Manipulation. His exes didn't have a problem with it so you shouldn't either...or you are being unreasonable.

Your situation would be an incredible turn off for me, I would feel like a porn prop doing that every single time. Sex is about both of you. I hope you can make him understand your feelings op. What you want is just as important.

rwalker · 20/11/2017 18:10

just say you don't like it or try on kiss him straight after and give him a mouthful

RadtoShayer · 20/11/2017 18:32

I just think he'd be so disappointed if I said I didn't like it. He always goes on about how he loves doing it my mouth. All I want is some consideration for what I like. Thanks again for everybody's input.

OP posts:
wowbutter · 20/11/2017 18:38

What concerns you most here is HIM feeling disappointed if you said you didn't like it?
Regardless of your feelings, or what's actually going on? What does it matter if he feels fucking disappointed.
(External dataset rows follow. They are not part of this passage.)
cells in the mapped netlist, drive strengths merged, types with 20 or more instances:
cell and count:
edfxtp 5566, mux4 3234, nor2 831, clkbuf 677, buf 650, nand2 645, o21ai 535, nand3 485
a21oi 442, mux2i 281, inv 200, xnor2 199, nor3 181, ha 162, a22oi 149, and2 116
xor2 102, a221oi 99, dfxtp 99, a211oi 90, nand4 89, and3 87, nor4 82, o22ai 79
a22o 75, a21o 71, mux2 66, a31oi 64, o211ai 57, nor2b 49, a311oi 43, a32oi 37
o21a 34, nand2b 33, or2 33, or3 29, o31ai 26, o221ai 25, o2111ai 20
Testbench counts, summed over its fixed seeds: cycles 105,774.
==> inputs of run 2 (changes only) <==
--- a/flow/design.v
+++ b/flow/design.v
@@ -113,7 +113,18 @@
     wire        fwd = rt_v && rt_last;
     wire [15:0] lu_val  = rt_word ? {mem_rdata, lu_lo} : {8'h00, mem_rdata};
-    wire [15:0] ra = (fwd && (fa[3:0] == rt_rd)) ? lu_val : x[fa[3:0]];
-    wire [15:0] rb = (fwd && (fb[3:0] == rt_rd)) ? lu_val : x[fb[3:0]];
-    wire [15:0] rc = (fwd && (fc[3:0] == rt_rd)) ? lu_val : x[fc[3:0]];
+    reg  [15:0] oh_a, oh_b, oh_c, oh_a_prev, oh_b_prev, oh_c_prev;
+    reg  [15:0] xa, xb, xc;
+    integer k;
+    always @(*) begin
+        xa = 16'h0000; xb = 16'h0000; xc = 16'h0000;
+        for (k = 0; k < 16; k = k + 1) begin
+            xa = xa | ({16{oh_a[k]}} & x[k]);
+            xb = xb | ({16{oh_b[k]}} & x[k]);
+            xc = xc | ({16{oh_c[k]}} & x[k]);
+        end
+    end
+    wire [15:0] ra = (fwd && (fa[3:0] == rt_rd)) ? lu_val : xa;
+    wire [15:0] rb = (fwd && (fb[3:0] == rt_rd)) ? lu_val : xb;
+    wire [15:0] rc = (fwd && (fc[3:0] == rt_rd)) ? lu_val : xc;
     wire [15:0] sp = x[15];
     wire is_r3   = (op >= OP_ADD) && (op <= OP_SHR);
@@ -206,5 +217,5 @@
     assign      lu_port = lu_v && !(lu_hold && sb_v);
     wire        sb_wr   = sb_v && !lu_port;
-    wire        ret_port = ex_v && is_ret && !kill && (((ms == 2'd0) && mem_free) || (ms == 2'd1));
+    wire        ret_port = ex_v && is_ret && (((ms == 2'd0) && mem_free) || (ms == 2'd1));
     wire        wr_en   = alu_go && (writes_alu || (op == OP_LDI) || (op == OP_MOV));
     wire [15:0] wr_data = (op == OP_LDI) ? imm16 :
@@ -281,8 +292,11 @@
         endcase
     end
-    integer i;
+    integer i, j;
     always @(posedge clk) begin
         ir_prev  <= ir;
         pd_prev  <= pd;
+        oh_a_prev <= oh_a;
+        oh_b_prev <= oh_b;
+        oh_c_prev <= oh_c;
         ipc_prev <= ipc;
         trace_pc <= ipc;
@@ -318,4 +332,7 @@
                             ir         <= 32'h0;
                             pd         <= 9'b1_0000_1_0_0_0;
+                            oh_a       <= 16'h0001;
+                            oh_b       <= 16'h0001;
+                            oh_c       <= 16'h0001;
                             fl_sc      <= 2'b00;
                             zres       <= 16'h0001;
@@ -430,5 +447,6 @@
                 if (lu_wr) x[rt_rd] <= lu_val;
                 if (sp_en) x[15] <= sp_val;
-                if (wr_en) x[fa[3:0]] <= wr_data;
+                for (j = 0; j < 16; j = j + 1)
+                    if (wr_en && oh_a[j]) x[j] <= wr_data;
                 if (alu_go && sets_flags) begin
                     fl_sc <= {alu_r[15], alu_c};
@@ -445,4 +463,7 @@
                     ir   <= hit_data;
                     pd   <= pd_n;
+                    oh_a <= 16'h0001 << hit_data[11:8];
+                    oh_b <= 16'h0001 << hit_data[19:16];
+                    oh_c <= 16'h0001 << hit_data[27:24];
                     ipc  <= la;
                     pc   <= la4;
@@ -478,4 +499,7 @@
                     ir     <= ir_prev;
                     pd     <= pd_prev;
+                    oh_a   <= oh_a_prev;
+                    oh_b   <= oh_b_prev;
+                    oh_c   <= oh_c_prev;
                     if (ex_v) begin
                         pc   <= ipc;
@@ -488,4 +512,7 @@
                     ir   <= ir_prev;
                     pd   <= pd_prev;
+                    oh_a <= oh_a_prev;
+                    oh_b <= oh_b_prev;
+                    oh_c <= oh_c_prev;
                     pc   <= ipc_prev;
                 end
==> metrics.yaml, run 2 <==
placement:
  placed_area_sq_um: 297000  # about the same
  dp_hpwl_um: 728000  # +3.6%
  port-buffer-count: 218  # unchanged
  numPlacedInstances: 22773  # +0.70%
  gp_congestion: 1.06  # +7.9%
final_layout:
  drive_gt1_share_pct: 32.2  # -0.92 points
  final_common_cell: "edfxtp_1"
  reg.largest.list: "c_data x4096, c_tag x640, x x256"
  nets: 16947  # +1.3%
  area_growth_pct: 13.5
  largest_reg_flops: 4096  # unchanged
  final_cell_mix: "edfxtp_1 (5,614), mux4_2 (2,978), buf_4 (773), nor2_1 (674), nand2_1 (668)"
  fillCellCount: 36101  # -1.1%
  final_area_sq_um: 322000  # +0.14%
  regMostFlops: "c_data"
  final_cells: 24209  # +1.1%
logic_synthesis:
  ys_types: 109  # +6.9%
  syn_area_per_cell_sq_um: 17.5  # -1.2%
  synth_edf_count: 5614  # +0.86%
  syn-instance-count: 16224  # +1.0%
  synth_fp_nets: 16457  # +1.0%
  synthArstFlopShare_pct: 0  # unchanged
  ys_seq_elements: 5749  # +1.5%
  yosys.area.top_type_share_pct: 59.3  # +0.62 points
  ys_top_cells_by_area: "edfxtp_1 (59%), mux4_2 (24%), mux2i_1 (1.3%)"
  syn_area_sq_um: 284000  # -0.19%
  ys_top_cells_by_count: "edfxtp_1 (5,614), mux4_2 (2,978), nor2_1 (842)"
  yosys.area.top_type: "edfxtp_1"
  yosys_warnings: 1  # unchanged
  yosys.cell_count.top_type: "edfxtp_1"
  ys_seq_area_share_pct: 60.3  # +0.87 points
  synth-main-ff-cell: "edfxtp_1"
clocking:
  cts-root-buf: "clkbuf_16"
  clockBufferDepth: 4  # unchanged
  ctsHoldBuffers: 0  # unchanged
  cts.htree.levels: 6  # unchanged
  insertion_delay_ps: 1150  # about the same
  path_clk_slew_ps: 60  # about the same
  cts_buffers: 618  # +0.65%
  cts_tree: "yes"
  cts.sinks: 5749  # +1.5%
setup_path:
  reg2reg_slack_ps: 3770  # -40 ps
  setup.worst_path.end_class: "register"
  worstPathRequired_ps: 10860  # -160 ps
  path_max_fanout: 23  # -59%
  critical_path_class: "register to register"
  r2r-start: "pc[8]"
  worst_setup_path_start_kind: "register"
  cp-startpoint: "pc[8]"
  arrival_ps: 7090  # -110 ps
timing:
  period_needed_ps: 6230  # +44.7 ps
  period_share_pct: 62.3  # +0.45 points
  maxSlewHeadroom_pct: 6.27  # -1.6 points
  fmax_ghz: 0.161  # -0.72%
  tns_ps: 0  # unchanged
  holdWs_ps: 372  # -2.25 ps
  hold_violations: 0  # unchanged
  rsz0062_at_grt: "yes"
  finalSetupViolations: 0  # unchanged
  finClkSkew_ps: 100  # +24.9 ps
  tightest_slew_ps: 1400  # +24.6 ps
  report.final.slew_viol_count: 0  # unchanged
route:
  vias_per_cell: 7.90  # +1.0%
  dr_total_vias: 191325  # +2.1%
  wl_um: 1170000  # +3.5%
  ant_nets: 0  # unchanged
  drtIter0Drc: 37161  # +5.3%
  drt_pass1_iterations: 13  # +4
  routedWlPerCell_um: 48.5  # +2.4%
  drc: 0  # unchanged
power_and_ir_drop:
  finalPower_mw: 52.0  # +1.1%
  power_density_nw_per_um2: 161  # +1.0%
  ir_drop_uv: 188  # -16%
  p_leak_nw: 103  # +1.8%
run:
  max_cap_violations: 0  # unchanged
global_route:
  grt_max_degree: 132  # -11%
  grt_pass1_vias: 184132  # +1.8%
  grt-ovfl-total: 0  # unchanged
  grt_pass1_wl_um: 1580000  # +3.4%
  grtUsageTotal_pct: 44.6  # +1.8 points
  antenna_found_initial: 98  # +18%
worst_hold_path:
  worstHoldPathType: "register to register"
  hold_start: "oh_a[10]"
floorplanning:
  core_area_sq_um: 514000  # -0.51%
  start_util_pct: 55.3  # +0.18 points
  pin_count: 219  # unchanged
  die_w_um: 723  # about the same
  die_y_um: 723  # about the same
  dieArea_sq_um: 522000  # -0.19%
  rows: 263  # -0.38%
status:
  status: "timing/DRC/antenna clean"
CaptainBrickbeard · 20/11/2017 18:46

You don't want to make him uncomfortable. You don't want to disappoint him. Does he have any interest at all in what you want?
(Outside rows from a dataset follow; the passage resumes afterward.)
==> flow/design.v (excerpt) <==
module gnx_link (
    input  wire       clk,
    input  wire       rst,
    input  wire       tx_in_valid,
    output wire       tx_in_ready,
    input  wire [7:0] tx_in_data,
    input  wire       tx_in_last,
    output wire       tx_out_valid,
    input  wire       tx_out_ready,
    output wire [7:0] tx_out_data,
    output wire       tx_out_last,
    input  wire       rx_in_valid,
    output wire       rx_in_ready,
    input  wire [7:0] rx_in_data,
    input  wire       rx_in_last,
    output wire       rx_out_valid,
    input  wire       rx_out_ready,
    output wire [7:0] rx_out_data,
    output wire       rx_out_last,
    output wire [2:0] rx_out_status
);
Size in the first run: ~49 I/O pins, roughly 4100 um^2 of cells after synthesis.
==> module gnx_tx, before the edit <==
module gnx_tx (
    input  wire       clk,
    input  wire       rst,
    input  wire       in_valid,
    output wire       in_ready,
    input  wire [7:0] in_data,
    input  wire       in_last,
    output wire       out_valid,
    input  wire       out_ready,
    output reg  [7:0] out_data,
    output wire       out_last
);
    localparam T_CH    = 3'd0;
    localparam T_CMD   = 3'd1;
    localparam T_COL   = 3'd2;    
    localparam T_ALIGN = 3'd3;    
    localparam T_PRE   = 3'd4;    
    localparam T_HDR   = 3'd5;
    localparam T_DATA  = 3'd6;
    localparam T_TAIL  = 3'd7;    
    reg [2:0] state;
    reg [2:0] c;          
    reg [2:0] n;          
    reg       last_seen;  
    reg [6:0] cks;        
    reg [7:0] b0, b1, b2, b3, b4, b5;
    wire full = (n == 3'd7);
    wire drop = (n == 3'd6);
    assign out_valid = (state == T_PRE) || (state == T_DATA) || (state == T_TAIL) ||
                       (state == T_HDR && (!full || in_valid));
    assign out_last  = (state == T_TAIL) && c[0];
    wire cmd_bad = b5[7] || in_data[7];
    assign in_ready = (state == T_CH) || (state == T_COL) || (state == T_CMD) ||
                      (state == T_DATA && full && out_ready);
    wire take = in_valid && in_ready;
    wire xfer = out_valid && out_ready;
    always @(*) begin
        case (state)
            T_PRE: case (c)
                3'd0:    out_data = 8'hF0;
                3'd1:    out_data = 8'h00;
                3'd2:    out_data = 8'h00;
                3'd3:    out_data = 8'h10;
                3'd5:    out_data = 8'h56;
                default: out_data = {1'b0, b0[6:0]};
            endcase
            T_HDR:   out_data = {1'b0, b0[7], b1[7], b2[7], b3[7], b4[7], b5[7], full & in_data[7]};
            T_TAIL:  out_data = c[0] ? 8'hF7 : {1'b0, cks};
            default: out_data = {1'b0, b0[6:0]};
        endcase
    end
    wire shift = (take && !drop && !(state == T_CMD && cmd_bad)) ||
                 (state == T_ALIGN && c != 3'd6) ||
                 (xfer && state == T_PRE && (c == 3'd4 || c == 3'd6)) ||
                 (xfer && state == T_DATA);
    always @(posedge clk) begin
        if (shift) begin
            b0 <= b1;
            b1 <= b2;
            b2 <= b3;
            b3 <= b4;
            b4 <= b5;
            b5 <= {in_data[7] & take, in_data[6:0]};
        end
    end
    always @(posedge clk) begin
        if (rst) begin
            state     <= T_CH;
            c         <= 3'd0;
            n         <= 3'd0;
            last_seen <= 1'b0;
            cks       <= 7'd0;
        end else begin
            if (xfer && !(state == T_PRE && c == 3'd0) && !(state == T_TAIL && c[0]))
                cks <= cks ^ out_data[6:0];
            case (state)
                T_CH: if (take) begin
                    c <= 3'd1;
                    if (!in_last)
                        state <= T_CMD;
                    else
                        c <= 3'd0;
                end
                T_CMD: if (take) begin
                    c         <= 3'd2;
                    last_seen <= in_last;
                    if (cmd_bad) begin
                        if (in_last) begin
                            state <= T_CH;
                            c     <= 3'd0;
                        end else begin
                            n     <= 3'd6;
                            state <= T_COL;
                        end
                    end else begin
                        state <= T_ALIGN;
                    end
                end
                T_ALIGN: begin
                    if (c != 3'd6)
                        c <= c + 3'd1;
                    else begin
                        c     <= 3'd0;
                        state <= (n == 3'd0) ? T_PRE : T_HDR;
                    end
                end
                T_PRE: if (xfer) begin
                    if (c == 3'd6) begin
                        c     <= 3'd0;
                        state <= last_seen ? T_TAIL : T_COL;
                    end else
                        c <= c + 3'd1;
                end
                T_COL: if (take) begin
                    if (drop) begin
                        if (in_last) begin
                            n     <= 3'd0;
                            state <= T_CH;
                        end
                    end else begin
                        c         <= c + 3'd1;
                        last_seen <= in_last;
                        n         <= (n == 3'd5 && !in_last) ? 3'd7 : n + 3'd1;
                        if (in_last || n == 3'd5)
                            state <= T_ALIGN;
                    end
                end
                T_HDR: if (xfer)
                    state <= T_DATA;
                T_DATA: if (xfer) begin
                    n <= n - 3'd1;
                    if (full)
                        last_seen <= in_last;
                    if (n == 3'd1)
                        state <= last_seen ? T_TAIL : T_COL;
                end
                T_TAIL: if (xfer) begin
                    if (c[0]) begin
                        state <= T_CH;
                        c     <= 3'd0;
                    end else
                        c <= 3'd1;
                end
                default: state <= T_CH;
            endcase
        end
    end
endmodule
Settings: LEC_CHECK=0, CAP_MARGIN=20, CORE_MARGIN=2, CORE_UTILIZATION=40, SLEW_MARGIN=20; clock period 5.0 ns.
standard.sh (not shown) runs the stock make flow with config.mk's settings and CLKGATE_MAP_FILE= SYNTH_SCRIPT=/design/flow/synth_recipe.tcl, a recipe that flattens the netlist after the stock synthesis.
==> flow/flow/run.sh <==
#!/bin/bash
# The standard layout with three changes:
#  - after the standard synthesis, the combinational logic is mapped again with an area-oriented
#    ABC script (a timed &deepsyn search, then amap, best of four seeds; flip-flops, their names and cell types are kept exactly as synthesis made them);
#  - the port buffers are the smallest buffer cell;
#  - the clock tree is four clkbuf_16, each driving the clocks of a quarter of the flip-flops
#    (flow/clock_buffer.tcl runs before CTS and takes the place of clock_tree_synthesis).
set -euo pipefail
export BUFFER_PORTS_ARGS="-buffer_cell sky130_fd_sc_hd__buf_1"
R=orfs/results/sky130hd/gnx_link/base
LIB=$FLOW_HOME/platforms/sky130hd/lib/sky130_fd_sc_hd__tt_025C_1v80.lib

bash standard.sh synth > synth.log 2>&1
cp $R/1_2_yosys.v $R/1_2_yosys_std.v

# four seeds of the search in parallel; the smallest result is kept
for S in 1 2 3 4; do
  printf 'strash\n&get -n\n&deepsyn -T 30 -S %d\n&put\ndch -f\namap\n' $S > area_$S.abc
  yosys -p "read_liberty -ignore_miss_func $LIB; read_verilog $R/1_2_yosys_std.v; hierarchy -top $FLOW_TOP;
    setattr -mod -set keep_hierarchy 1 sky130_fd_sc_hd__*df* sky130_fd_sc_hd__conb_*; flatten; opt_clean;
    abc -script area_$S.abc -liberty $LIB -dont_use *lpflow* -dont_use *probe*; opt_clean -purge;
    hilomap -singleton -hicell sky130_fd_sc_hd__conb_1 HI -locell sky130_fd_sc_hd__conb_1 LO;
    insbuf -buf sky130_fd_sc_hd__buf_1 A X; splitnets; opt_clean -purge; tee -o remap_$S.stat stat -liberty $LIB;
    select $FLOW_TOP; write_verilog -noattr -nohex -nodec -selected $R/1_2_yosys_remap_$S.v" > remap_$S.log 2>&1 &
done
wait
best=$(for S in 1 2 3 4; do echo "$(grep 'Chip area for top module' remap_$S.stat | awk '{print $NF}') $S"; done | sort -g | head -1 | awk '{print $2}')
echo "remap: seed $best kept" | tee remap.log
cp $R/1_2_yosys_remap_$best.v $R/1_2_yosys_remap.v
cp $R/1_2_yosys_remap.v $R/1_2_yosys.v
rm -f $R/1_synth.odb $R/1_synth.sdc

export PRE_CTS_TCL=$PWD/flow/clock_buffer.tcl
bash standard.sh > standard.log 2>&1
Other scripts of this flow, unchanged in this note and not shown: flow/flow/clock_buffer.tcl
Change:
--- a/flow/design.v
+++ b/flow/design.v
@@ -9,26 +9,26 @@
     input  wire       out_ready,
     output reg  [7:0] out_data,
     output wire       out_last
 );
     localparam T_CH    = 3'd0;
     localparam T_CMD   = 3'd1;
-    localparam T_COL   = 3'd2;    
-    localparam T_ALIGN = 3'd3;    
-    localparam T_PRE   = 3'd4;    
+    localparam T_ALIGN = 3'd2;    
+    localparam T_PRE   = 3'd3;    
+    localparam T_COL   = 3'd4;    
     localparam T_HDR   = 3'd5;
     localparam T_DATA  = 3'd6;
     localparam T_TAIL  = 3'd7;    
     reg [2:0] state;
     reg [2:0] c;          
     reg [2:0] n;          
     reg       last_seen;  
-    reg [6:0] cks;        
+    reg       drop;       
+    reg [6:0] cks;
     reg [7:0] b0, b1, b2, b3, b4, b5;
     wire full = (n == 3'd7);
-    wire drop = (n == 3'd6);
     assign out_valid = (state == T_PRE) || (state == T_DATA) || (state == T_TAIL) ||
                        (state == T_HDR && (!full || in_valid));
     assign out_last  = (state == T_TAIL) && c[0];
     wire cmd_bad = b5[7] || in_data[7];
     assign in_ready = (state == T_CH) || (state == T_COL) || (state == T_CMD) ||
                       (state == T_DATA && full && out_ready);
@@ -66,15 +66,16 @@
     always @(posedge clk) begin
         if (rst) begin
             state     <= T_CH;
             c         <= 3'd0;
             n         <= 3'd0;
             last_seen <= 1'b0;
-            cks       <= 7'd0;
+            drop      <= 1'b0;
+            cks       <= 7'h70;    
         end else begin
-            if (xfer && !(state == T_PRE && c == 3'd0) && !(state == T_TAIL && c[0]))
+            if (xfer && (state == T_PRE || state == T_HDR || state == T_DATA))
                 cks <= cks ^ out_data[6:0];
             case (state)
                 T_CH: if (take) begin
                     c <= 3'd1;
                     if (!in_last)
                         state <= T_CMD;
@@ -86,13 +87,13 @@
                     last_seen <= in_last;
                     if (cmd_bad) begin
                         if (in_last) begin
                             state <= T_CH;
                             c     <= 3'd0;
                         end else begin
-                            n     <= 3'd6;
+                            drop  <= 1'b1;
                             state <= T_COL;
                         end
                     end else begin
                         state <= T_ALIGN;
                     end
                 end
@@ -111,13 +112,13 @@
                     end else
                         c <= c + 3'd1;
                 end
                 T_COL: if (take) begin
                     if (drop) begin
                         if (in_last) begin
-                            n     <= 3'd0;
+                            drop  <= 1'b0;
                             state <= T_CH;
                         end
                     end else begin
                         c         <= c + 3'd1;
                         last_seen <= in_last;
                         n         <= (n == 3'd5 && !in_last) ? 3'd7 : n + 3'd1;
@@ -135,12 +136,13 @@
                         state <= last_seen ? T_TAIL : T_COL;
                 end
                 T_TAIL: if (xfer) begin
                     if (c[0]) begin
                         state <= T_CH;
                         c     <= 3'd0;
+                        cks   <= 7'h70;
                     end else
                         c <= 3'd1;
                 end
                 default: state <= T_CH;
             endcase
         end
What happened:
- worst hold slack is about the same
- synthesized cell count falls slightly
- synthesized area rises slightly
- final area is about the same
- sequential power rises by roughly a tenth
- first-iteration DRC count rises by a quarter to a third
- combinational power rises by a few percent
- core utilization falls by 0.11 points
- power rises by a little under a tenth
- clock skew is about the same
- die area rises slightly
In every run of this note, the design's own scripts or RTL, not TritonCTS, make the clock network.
MillicentFawcett · 20/11/2017 19:03

Totally a porn thing. Yuck

Letseatgrandma · 20/11/2017 19:06

Also, more often than not, he doesn't get to my mouth in time and it goes all over me.

Nice.

I would tell him I didn’t like it and not to do it again. If he did-I would walk away. If he then tried to put anything in my mouth-it would get bitten

Ttbb · 20/11/2017 19:16

Maybe stop opening your mouth for him then?

Stressalot42 · 20/11/2017 19:57

Maybe stop opening your mouth for him then?

Yeah that’s it solved, easy isn’t it! It’s OPs fault because she shouldn’t open her mouth!!

Get a bloody grip!! It’s not her fault!

Tiddlywinks63 · 20/11/2017 20:03

What a repulsive specimen.
I'd tell him to f*ck off, permanently.